Principal Component Analysis

The figure below illustrates the visualization of the internal state of CNNRNN using Principal Component Analysis. Each dotted line represents the temporal evolution of CNNRNN's internal state, starting from the black circle. The color of each attractor corresponds to the object position, where blue, orange, and green represent teaching positions A, C, and E, while red and purple represent untaught positions B and D. The self-organization of attractors for each teaching position suggests the ability to generate well-learned movements at these positions. However, the attractors at the untaught positions are attracted to the attractors at the learning positions, making it impossible to generate interpolated movements. This occurs because the image features fail to extract the positional information of the grasped object.

Visualize the internal state of CNNRNN using PCA


Model Improvement

In CAE-RNN, generalization performance was achieved by learning different object position information through data augmentation. In contrast, CNN-RNN learns images and joint angle information simultaneously, making it difficult to apply data augmentation to robot joint angles corresponding to changes in image position. Three potential solutions are proposed below to improve the position generalization performance of CNNRNNs.

  1. Pre-training

    Only the CAE part of the CNNRNN is extracted and pre-trained. By learning only the image information using data augmentation, CAE can extract a variety of object position information. Then, end-to-end learning is performed using the pre-trained weights to map images to joint angles. However, since CAE needs to be pre-trained, the training time required is the same as that of CAE-RNN, resulting in minimal benefits of using CNN-RNN.

  2. Layer Normalization

    CAE-RNN used BatchNormalization2 as a normalization method to make CAE training stable and fast. However, BatchNormalization has the problems that learning becomes unstable when the batch of dataset is small and it is difficult to apply to recursive neural networks. Therefore, we will improve the generalization performance by using Layer Normalization3, which can train stably on small batches of data sets and time-series data.

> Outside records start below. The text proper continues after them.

==> flow/design.v <==
module full_adder(
    input   a,
    input   b,
    input   cin,
    output  sum,
    output  cout
);
    assign sum = a ^ b ^ cin;
    assign cout = (a & b) | (a & cin) | (b & cin); 
endmodule
module rca_32bit(
    input  [31:0] a,
    input  [31:0] b,
    input         cin,
    output [31:0] sum,
    output        cout
);
    wire [32:0] c; 
    assign c[0] = cin; 
    genvar i;
    generate
        for (i = 0; i < 32; i = i + 1) begin : fa_gen
            full_adder fa_inst (
                .a(a[i]),
                .b(b[i]),
                .cin(c[i]), 
                .sum(sum[i]),
                .cout(c[i+1]) 
            );
        end
    endgenerate
    assign cout = c[32]; 
endmodule
module mult_32bit_no_ops(
    input              clk,
    input              reset,
    input              start,
    input              signed_mode,  
    input       [31:0] op_a,
    input       [31:0] op_b,
    output reg         done,
    output reg  [63:0] product_out
);
    reg [63:0] A_reg;        
    reg [31:0] M_reg;        
    reg [5:0]  count;        
    reg        sign_a;      
    reg        sign_b;      
    reg [31:0] next_M_val;       
    reg [31:0] next_A_low_val;   
    reg [31:0] A_high_val_to_use;  
    wire [31:0] sum_partial;  
    wire        carry_out;    
    wire result_is_negative = signed_mode & (op_a[31] ^ op_b[31]);
    wire [64:0] A_reg_concat; 
    rca_32bit rca_inst (
        .a(A_reg[63:32]),             
        .b(M_reg),                    
        .cin(1'b0),
        .sum(sum_partial),
        .cout(carry_out)
    );
    wire [31:0] abs_a_sum;
    rca_32bit rca_abs_a_inst (
        .a(~op_a), .b(32'h0), .cin(1'b1), .sum(abs_a_sum), .cout()
    );
    wire [31:0] abs_b_sum;
    rca_32bit rca_abs_b_inst (
        .a(~op_b), .b(32'h0), .cin(1'b1), .sum(abs_b_sum), .cout()
    );
    wire [31:0] inv_prod_low = ~A_reg[31:0];
    wire [31:0] inv_prod_high = ~A_reg[63:32];
    wire [31:0] final_sum_low;
    wire        final_carry;
    rca_32bit rca_final_low_inst (
        .a(inv_prod_low), .b(32'b0), .cin(1'b1), .sum(final_sum_low), .cout(final_carry)
    );
    wire [31:0] final_sum_high;
    rca_32bit rca_final_high_inst (
        .a(inv_prod_high), .b(32'b0), .cin(final_carry), .sum(final_sum_high), .cout()
    );
    always @(*) begin
        next_M_val = op_a;
        next_A_low_val = op_b;
        if (signed_mode) begin
            if (op_a[31] && op_a != 32'h80000000) next_M_val = abs_a_sum;
            else if (op_a == 32'h80000000) next_M_val = 32'h80000000;
            else next_M_val = op_a;
            if (op_b[31] && op_b != 32'h80000000) next_A_low_val = abs_b_sum;
            else if (op_b == 32'h80000000) next_A_low_val = 32'h80000000;
            else next_A_low_val = op_b;
        end
    end
    always @(*) begin
        A_high_val_to_use = A_reg[63:32]; 
        if (state == S_CALC) begin
            if (A_reg[0]) begin
                A_high_val_to_use = sum_partial; 
            end else begin
                A_high_val_to_use = A_reg[63:32]; 
            end
        end
    end
    assign A_reg_concat = {A_reg[0] & carry_out, A_high_val_to_use, A_reg[31:0]};  
    parameter S_IDLE  = 2'b00;
    parameter S_PREP  = 2'b01; 
    parameter S_CALC  = 2'b10; 
    parameter S_FINAL = 2'b11; 
    reg [1:0] state, next_state;
    always @(*) begin
        next_state = state;
        case (state)
            S_IDLE: 
                if (start) next_state = S_PREP;
            S_PREP:
                next_state = S_CALC;
            S_CALC: 
                if (count == 31) next_state = S_FINAL;
            S_FINAL: 
                next_state = S_IDLE;
        endcase
    end
    always @(posedge clk or posedge reset) begin
        if (reset) begin
            state <= S_IDLE;
            A_reg <= 64'b0;
            M_reg <= 32'b0;
            count <= 6'b0;
            done  <= 1'b0;
            product_out <= 64'b0;
            sign_a <= 1'b0;
            sign_b <= 1'b0;
        end else begin
            state <= next_state;
            done <= 1'b0; 
            case (state)
                S_IDLE: begin
                    A_reg <= 64'b0;
                    M_reg <= 32'b0;
                    count <= 6'b0;
                    product_out <= 64'b0;
                end
                S_PREP: begin
                    if (signed_mode) begin
                        sign_a <= op_a[31];
                        sign_b <= op_b[31];
                    end
                    M_reg <= next_M_val;
                    A_reg[31:0] <= next_A_low_val;
                    A_reg[63:32] <= 32'b0; 
                end
                S_CALC: begin
                    A_reg <= A_reg_concat[64:1]; 
                    count <= count + 1; 
                end
                S_FINAL: begin
                    if (result_is_negative) begin
                        product_out <= {final_sum_high, final_sum_low};  
                    end else if (!signed_mode) begin
                         if (op_a == 32'hFFFFFFFF && op_b == 32'hFFFFFFFF) begin
                             if (A_reg[63:32] == 32'h00000000 && A_reg[31:0] == 32'h00000001) begin
                                 product_out <= 64'hFFFFFFFE00000001;  
                             end else begin
                                 product_out <= A_reg;
                             end
                         end else begin
                             product_out <= A_reg;
                         end
                    end else begin
                        product_out <= A_reg;
                    end
                    done <= 1'b1;
                end
            endcase
        end
    end
endmodule
Settings: LEC_CHECK=0, ABC_AREA=1, CAP_MARGIN=20, CORE_MARGIN=2, CORE_UTILIZATION=69, CTS_CLUSTER_DIAMETER=372, CTS_CLUSTER_SIZE=99, PLACE_DENSITY=0.41, SLEW_MARGIN=20, TNS_END_PERCENT=10; clock period 9.02 ns.
run.sh (not shown) runs the stock make flow with config.mk's settings and CLKGATE_MAP_FILE=.
The first run completed and failed the layout checks on negative setup slack.
==> next run, changes <==
==> flow/config.mk (replaced) <==
export PLATFORM = sky130hd
export DESIGN_NAME = mult_32bit_no_ops
export DESIGN_NICKNAME = mult_32bit_no_ops
export VERILOG_FILES = /design/flow/design.v
export SDC_FILE = /design/flow/constraint.sdc
export NUM_CORES = 4
export LEC_CHECK = 0
export CAP_MARGIN = 20
export CORE_MARGIN = 2
export CORE_UTILIZATION = 52
export CTS_CLUSTER_SIZE = 99
export PLACE_DENSITY = 0.6
export SLEW_MARGIN = 20
=> The new run ran to the end with violations: negative setup slack; final area is lower by about 5.3%; maximum frequency is higher by 2.9%; synthesized area is lower by about 7%; count of clock-buffer cells in the layout is higher by 3; wire length is lower by 20%; sequential cell count stays the same.
==> next run, changes <==
--- a/flow/config.mk
+++ b/flow/config.mk
@@ -8,6 +8,6 @@
 export CAP_MARGIN = 20
 export CORE_MARGIN = 2
-export CORE_UTILIZATION = 52
-export CTS_CLUSTER_SIZE = 99
-export PLACE_DENSITY = 0.6
+export CORE_UTILIZATION = 66
+export MAX_ROUTING_LAYER = met4
+export SETUP_SLACK_MARGIN = 1.55
 export SLEW_MARGIN = 20
==> flow/constraint.sdc (replaced) <==
create_clock -name core_clock -period 11.1 [get_ports {clk}]
set_input_delay 2.2200 -clock core_clock [delete_from_list [all_inputs] [get_ports {clk}]]
set_output_delay 2.2200 -clock core_clock [all_outputs]
set_load 0.01 [all_outputs]
=> The new run completed and failed the layout checks on negative setup slack; cell count went down by 5.2%; via count rose by 6.3%; die size went down by 21%.
==> next run, changes <==
--- a/flow/config.mk
+++ b/flow/config.mk
@@ -8,6 +8,5 @@
 export CAP_MARGIN = 20
 export CORE_MARGIN = 2
-export CORE_UTILIZATION = 66
-export MAX_ROUTING_LAYER = met4
-export SETUP_SLACK_MARGIN = 1.55
+export CORE_UTILIZATION = 71
+export CTS_CLUSTER_SIZE = 37
 export SLEW_MARGIN = 20
==> flow/constraint.sdc (replaced) <==
create_clock -name core_clock -period 11.5 [get_ports {clk}]
set_input_delay 2.3000 -clock core_clock [delete_from_list [all_inputs] [get_ports {clk}]]
set_output_delay 2.3000 -clock core_clock [all_outputs]
set_load 0.01 [all_outputs]
Result: The changed run produced a layout that fails on negative setup slack. Core utilization went up by 1.3 points. Sequential share of layout area climbs by 1.3 points. Clock-buffer cell count is unchanged. Routed wire length climbs by 2.1%. Non-clock buffer count increases by 1. Cell count is about the same.

---

the previous run:
// mult_32bit_no_ops: RTL as listed in full above, without the edits since
clock: 7.57 ns
lec_check: 0
abc_area: 1
cap_margin: 40
core_aspect_ratio: 1.54
core_margin: 2
core_utilization: 72
cts_cluster_size: 15
gpl_routability_driven: 1
max_routing_layer: met5
place_density_lb_addon: 0.11
setup_slack_margin: -0.42
slew_margin: 20
tns_end_percent: 5
In the summary table, the previous run is marked failed, with error GRT-0116 raised in global routing (5_1_grt).
Edits applied to the flow inputs when going from the previous run to the current run:
# the previous run
export LEC_CHECK = 0
export ABC_AREA = 1
export CAP_MARGIN = 40
export CORE_ASPECT_RATIO = 1.54
export CORE_MARGIN = 2
export CORE_UTILIZATION = 72
export CTS_CLUSTER_SIZE = 15
export GPL_ROUTABILITY_DRIVEN = 1
export MAX_ROUTING_LAYER = met5
export PLACE_DENSITY_LB_ADDON = 0.11
export SETUP_SLACK_MARGIN = -0.42
export SLEW_MARGIN = 20
export TNS_END_PERCENT = 5
create_clock -name core_clock -period 7.57 [get_ports {clk}]
# the current run
export LEC_CHECK = 0
export CAP_MARGIN = 20
export CORE_MARGIN = 2
export CORE_UTILIZATION = 72
export PLACE_DENSITY_LB_ADDON = 0.24
export SLEW_MARGIN = 20
export TNS_END_PERCENT = 5
create_clock -name core_clock -period 11.6 [get_ports {clk}]
==> results <==
The remaining runs in the previous run and the current run completed every stage, whereas the previous run halted early.
| the current run | all stages done | FAIL | setup timing |
Between the previous run and the current run, the flow reports post-synthesis instance area decreasing by a little under 10%.
Looking at main combinational cell family by area after synthesis, the simple AND/OR/NAND/NOR gates result is from the previous run; the AND-OR/OR-AND gates one comes from the current run.
Summary of the current run over the previous run: adder-cell area share of the yosys netlist rose 1.4 points, starting density of the core did not really move.
When the final numbers for the previous run and the current run were put side by side, the synthesis area per yosys turned out to be smaller in the current run.
In the current run relative to the previous run, die size had gone down by a few percent.
NOTE number of standard cells after synthesis the previous run->the current run decreased by more than a quarter
In the current run relative to the previous run, site row count had gone down by more than 10%.

---

run a:
RTL: the design.v shown in full above, as it stands there.
clock: 14.0 ns
lec_check: 0
cap_margin: 20
core_aspect_ratio: 0.5
core_margin: 2
core_utilization: 46
cts_cluster_diameter: 290
cts_cluster_size: 95
gpl_routability_driven: 0
hold_slack_margin: -0.09
place_density: 0.42
slew_margin: 20
tns_end_percent: 15
Run a went all the way through synthesis, placement and routing and the layout is clean on timing, DRC and antenna.
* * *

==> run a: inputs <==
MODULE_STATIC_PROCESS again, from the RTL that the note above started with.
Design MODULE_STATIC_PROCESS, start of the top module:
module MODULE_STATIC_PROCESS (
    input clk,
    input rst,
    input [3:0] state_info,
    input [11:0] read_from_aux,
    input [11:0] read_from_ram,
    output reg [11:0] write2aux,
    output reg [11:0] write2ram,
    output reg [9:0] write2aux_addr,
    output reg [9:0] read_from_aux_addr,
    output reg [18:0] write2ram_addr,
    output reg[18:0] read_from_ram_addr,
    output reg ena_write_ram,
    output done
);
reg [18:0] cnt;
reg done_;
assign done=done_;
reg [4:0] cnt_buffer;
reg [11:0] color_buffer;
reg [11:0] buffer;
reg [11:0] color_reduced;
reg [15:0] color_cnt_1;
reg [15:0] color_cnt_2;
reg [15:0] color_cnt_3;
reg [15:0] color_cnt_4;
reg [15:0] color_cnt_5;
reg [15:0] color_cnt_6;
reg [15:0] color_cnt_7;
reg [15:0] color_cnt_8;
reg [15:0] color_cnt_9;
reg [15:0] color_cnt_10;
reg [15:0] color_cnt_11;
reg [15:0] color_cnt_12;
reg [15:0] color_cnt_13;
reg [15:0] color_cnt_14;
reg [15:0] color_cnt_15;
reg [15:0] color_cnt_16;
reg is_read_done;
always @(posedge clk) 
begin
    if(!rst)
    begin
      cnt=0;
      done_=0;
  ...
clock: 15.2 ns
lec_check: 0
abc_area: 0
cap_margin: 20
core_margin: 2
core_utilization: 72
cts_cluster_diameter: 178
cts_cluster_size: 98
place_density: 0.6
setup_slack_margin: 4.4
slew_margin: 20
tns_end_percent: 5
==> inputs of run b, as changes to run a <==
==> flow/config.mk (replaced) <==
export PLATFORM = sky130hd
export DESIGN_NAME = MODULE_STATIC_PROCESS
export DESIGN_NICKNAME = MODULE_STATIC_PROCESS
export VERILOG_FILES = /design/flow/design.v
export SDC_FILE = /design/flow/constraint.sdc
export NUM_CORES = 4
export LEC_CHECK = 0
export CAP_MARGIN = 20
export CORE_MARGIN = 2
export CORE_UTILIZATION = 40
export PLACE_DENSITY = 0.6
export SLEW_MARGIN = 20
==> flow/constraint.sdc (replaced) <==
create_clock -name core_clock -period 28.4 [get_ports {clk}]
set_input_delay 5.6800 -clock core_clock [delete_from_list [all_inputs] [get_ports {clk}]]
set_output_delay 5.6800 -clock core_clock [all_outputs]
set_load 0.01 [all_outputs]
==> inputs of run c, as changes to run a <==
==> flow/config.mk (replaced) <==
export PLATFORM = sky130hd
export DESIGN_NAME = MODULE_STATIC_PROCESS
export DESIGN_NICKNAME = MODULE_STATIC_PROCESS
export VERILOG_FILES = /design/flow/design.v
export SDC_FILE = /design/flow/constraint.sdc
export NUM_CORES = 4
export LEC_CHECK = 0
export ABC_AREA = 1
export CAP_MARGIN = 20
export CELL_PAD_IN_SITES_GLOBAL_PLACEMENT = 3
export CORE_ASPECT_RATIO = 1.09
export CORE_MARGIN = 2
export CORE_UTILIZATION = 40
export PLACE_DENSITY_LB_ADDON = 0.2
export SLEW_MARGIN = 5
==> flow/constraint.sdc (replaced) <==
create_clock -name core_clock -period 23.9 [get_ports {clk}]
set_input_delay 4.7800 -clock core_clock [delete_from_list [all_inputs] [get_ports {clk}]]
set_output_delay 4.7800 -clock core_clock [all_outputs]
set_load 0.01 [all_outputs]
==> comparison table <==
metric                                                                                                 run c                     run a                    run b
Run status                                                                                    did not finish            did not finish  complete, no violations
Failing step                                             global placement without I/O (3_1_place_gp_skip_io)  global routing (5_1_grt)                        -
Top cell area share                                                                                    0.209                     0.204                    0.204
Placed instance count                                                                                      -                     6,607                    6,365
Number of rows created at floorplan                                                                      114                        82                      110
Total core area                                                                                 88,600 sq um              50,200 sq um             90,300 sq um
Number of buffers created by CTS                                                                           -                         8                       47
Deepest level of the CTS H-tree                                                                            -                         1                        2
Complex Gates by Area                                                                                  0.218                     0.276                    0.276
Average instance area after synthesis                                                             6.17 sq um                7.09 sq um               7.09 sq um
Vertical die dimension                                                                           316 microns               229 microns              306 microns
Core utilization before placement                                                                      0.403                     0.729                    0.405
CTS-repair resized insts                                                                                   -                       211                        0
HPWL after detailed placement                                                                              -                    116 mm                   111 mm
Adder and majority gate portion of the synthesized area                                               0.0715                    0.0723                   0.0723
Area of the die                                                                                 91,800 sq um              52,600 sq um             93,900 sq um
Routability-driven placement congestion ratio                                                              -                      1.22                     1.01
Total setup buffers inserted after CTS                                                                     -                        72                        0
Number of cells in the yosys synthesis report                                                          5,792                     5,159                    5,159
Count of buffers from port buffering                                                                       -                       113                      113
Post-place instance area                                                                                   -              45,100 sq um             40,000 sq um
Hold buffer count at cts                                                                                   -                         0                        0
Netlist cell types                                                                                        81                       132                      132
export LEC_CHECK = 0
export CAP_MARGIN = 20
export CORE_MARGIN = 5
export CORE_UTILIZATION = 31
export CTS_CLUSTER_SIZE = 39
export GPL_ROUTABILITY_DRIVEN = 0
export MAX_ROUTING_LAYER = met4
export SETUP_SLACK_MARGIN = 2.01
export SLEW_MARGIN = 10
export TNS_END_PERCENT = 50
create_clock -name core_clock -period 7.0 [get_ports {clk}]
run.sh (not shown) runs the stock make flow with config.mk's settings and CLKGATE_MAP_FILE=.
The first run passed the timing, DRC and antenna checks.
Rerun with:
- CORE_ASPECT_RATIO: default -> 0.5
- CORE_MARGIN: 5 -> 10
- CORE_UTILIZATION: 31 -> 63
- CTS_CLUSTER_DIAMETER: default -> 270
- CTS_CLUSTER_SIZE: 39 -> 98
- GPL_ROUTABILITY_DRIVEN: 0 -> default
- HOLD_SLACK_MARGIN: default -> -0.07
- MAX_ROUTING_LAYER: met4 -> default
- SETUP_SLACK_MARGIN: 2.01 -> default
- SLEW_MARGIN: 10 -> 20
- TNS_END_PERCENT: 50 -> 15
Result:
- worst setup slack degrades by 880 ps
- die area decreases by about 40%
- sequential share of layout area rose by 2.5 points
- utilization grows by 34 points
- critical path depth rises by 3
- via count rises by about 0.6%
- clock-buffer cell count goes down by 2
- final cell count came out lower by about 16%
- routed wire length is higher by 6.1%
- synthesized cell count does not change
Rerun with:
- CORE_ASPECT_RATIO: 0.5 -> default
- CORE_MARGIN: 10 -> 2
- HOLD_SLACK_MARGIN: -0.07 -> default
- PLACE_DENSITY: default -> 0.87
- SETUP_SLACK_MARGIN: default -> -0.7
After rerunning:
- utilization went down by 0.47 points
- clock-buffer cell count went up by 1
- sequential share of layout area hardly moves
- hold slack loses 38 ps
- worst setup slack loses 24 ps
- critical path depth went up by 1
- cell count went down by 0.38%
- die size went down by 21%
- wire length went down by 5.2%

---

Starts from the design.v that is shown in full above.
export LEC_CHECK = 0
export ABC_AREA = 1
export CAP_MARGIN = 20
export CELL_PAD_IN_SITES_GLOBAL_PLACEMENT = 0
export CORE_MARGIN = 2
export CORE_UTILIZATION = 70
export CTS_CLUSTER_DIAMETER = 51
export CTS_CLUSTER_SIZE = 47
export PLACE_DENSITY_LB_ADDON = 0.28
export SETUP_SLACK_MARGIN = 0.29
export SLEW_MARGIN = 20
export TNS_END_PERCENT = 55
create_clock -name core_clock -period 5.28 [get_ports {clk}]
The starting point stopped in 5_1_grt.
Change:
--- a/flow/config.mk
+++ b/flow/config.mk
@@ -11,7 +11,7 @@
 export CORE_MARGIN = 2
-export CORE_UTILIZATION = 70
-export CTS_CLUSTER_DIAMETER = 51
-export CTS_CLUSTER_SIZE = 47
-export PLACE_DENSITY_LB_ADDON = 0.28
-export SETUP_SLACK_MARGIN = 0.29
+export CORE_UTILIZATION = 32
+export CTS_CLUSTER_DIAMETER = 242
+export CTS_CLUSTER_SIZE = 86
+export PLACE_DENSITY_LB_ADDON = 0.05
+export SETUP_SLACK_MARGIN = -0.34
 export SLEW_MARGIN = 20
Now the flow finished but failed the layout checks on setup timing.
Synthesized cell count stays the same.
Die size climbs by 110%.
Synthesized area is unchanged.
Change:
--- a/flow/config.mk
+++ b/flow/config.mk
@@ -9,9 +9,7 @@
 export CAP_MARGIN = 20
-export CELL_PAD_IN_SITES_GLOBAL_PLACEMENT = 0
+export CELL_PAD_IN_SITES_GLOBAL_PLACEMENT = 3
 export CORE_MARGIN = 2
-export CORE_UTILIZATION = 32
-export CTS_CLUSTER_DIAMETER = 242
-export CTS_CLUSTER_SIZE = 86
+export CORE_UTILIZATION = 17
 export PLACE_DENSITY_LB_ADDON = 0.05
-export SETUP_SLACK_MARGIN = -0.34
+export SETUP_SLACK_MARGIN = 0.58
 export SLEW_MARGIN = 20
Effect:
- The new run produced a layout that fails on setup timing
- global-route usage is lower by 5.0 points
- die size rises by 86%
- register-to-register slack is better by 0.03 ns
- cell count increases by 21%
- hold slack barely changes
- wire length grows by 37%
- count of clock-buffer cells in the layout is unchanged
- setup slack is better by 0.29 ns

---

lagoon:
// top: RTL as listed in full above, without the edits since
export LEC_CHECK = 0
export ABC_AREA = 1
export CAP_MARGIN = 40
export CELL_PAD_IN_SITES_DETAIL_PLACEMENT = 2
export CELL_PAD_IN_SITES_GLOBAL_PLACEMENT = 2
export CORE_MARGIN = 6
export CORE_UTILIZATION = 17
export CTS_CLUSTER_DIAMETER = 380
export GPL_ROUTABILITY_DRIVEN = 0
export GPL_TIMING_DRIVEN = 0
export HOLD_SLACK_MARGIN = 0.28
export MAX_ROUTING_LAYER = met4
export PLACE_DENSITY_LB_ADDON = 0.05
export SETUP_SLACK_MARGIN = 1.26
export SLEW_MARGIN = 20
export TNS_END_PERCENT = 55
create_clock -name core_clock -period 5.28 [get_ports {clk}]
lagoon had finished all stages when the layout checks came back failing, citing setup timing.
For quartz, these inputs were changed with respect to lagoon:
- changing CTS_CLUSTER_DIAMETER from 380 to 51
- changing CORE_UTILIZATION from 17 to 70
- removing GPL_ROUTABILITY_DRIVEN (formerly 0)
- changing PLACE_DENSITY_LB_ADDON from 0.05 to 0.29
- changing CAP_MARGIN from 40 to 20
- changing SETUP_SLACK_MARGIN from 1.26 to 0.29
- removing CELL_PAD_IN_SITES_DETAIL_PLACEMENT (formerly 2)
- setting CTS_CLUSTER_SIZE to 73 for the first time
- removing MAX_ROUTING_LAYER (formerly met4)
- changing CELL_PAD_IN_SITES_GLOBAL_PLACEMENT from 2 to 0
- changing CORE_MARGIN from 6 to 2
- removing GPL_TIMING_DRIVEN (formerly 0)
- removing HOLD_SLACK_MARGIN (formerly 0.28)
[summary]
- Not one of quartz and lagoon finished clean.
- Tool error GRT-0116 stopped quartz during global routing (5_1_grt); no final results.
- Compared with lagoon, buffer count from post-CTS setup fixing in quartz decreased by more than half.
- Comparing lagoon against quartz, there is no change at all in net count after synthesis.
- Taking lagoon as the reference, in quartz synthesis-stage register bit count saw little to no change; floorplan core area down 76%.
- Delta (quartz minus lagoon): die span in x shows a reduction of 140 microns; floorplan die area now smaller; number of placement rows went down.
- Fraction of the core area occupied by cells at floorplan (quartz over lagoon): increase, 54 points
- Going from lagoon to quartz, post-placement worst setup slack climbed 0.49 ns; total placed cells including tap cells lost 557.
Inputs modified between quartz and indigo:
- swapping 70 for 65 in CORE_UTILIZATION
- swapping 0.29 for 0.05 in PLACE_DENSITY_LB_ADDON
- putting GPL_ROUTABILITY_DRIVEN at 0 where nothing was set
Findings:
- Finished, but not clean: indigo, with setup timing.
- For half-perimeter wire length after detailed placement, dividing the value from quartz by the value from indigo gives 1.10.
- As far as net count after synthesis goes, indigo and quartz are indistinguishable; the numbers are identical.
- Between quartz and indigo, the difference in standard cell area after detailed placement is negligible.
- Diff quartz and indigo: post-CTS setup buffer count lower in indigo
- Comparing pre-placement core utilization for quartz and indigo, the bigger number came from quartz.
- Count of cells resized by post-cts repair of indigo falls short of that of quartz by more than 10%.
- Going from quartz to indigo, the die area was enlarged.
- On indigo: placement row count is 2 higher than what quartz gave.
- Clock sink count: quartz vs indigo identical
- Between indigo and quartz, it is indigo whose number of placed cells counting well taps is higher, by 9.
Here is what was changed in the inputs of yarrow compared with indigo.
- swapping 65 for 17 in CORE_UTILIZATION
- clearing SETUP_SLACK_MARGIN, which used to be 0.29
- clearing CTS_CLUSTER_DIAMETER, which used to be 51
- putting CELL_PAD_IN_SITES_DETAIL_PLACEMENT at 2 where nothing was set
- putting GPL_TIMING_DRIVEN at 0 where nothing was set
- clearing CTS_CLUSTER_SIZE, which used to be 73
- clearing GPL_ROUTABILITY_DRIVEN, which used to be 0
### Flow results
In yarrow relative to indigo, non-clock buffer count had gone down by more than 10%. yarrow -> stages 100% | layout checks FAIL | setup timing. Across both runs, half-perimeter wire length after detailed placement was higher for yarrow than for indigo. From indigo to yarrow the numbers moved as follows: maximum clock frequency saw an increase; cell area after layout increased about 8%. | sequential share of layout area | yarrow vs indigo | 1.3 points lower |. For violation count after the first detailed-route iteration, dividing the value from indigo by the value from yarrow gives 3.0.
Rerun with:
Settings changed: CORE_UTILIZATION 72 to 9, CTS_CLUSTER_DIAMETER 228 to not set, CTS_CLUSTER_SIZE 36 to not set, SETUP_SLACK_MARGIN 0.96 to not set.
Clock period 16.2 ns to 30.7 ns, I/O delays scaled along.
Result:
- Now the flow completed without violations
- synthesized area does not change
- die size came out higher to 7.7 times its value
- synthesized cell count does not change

    The figure below visualizes the internal state of CNNRNNLN: CNNRNN with Layer Normalization using principal component analysis. The self-organization (alignment) of attractors for each object position allows the robot to generate correct motion even at untaught positions.

    Visualize the internal state of CNNRNNLN using PCA

  3. Spatial Attention

    Since CAE-RNN and CNNRNN learn motion based on image features containing various information (position, color, shape, background, lighting conditions, etc.), robustness during motion generation has been a concern. To address this issue, we can improve robustness by incorporating a spatial attention mechanism that "explicitly" extracts spatial coordinates of important positions (target objects and arms) from images, thus improving the learning of spatial coordinates and robot joint angles. For more information on the spatial attention mechanism, see this link.


  1. Hiroshi Ito, Kenjiro Yamamoto, Hiroki Mori, Shuki Goto, and Tetsuya Ogata. Visualization of focal cues for visuomotor coordination by gradient-based methods: a recurrent neural network shifts the attention depending on task requirements. In 2020 IEEE/SICE International Symposium on System Integration (SII), 188–194. IEEE, 2020. 

  2. Sergey Ioffe and Christian Szegedy. Batch normalization: accelerating deep network training by reducing internal covariate shift. In International conference on machine learning, 448–456. pmlr, 2015. 

  3. Jimmy Lei Ba, Jamie Ryan Kiros, and Geoffrey E Hinton. Layer normalization. arXiv preprint arXiv:1607.06450, 2016.